:: WHAT YOU NEED TO DO ::
Filter the entries below down to the lines that hold "period".
§ §
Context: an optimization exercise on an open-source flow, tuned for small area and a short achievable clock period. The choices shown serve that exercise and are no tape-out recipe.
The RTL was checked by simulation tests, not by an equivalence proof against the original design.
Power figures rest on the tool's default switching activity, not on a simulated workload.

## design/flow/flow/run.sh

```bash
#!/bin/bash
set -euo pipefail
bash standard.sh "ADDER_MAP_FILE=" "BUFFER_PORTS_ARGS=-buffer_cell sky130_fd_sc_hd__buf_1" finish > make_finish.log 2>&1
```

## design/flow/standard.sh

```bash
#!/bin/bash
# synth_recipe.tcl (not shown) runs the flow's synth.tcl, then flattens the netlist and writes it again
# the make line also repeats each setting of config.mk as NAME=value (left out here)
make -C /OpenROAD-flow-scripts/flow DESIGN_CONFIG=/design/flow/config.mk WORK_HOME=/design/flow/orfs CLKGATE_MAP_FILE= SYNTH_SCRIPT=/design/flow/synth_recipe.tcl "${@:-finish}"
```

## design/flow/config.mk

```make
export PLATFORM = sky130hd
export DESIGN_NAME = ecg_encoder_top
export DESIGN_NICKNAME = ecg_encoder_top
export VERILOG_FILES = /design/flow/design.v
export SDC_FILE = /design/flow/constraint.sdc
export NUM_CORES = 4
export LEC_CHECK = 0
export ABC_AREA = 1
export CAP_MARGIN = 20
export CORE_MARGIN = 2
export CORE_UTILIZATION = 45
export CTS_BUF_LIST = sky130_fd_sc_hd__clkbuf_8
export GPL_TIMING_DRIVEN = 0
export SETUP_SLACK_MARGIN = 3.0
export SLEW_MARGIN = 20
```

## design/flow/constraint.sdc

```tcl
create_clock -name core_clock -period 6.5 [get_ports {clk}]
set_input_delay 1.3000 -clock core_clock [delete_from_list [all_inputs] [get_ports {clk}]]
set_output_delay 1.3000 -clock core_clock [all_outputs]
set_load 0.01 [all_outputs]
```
§ §
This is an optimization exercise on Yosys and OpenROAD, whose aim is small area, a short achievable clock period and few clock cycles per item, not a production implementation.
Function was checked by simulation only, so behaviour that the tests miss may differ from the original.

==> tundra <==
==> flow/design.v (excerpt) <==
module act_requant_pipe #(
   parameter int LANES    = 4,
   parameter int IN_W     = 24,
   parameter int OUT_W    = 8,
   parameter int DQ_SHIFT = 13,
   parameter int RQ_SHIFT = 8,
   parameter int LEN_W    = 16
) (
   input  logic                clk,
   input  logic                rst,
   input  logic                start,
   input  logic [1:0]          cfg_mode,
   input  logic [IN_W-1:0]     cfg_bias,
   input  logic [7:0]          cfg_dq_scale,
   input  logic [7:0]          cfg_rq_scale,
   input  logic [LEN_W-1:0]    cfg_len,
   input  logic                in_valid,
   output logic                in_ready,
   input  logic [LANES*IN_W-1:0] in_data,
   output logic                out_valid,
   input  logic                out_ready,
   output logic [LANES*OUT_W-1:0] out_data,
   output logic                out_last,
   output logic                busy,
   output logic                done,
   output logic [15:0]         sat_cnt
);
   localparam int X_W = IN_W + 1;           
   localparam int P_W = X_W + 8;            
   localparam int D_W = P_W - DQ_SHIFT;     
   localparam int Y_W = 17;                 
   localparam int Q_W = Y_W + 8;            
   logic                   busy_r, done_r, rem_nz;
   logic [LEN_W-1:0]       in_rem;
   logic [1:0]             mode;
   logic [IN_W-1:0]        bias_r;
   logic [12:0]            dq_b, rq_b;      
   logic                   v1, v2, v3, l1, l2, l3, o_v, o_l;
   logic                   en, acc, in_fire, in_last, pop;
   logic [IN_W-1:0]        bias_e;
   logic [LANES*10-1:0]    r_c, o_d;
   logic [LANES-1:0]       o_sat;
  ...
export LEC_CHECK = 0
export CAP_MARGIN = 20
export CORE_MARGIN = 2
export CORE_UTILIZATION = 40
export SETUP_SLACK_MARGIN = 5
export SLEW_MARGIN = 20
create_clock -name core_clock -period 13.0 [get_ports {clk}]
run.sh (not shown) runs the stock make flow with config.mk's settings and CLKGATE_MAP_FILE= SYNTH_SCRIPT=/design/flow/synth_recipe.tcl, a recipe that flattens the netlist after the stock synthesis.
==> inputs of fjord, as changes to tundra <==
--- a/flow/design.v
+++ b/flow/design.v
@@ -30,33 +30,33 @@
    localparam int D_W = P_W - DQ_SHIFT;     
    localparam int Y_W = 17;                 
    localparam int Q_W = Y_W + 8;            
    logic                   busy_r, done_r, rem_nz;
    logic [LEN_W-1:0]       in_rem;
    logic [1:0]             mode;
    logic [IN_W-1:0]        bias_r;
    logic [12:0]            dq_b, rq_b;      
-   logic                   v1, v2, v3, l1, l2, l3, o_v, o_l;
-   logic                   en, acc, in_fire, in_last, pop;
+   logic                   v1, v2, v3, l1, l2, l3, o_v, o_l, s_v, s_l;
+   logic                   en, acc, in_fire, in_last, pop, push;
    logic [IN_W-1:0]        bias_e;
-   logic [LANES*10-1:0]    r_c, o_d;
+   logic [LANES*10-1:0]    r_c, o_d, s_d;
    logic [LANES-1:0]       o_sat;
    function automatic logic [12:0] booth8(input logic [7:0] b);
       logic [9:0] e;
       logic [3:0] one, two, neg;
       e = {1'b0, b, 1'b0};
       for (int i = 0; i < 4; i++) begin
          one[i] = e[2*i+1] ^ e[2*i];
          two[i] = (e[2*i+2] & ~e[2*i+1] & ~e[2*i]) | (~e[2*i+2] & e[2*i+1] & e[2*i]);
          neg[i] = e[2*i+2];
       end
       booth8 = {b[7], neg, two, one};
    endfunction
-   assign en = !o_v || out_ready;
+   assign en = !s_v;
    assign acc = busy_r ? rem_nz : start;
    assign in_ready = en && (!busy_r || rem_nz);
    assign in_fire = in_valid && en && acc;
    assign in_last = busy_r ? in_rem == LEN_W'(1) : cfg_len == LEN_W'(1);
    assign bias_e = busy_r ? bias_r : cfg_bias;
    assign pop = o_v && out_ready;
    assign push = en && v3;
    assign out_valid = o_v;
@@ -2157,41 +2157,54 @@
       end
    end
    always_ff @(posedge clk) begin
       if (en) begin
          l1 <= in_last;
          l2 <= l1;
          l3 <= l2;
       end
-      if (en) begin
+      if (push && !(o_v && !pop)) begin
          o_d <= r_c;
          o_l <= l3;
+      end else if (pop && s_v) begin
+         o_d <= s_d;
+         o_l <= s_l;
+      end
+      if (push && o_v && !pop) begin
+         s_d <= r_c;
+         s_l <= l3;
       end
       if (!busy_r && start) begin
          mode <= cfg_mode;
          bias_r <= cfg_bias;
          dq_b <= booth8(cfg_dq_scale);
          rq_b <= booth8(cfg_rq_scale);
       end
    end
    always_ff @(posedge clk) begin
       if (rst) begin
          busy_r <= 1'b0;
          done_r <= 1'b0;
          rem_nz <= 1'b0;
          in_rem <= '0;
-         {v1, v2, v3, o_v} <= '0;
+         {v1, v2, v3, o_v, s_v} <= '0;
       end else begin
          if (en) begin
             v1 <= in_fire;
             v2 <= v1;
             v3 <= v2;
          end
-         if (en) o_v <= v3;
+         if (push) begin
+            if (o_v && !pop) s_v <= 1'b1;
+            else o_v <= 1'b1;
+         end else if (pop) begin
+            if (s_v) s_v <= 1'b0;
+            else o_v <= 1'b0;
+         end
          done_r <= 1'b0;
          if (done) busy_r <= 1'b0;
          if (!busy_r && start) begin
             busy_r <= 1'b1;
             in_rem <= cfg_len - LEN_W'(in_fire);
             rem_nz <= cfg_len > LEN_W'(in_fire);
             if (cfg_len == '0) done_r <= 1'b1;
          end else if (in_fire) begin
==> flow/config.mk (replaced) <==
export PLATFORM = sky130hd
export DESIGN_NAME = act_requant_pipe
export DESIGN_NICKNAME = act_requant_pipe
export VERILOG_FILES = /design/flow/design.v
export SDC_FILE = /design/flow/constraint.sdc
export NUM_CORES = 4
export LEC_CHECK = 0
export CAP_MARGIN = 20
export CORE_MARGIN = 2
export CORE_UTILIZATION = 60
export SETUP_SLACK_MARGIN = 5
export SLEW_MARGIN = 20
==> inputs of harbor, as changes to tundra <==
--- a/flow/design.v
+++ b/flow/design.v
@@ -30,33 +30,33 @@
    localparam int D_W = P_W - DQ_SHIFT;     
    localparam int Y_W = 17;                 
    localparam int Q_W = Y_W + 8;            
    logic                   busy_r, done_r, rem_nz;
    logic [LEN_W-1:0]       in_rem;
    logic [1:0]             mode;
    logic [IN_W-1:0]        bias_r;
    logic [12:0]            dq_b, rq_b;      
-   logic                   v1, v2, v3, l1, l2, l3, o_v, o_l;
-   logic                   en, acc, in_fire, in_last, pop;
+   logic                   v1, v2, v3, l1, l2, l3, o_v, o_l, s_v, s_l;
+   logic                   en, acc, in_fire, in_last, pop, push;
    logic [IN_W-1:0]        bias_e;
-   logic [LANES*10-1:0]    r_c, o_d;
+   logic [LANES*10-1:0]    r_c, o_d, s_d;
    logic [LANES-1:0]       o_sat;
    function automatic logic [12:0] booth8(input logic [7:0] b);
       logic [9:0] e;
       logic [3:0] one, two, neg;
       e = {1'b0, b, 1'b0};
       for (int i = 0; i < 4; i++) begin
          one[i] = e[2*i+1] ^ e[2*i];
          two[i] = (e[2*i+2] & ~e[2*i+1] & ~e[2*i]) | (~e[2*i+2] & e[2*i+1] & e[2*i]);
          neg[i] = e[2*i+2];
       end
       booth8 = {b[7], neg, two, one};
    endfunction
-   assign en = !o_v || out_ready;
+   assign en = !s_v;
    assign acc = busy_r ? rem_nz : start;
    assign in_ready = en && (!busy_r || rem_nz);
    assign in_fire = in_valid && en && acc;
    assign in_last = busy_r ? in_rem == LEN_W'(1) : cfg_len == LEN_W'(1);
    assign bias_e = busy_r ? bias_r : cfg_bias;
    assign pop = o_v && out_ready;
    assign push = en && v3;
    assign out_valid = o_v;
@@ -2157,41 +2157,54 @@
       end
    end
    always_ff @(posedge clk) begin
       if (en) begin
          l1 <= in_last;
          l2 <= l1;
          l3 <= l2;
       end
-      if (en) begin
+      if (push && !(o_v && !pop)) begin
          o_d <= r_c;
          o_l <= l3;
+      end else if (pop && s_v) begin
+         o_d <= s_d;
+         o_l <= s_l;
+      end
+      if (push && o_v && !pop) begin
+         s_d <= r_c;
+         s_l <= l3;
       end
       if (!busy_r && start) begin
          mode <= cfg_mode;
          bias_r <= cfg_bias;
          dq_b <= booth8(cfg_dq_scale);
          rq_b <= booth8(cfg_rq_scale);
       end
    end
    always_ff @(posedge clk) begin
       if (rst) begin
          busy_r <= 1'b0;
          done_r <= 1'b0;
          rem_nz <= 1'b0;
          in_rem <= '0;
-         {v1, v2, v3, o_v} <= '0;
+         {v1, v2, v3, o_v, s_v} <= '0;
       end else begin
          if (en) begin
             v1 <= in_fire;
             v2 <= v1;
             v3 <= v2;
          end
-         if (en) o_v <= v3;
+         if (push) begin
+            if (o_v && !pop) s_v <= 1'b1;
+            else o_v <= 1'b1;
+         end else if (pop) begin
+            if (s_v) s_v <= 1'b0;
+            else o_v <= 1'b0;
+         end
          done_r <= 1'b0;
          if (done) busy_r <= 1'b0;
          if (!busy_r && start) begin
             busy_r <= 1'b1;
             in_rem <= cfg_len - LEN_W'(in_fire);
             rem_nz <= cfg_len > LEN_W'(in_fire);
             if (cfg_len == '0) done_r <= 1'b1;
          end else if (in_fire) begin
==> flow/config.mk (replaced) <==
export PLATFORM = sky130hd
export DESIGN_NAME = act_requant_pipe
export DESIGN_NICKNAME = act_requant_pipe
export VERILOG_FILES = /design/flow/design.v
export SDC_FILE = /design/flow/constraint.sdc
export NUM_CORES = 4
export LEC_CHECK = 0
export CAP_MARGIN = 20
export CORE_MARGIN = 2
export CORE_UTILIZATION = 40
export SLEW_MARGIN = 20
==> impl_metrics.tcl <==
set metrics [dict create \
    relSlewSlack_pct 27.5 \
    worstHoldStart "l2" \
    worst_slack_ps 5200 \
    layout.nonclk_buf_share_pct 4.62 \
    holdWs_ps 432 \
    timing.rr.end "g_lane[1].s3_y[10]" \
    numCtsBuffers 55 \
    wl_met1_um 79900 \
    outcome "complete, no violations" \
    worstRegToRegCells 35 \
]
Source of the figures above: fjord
§ §
:: WRITTEN REPLY ::
Context: an optimization exercise on an open-source flow, tuned for small area and a short achievable clock period. The choices shown serve that exercise and are no tape-out recipe.
create_clock -name core_clock -period 6.5 [get_ports {clk}]
This is an optimization exercise on Yosys and OpenROAD, whose aim is small area, a short achievable clock period and few clock cycles per item, not a production implementation.
create_clock -name core_clock -period 13.0 [get_ports {clk}]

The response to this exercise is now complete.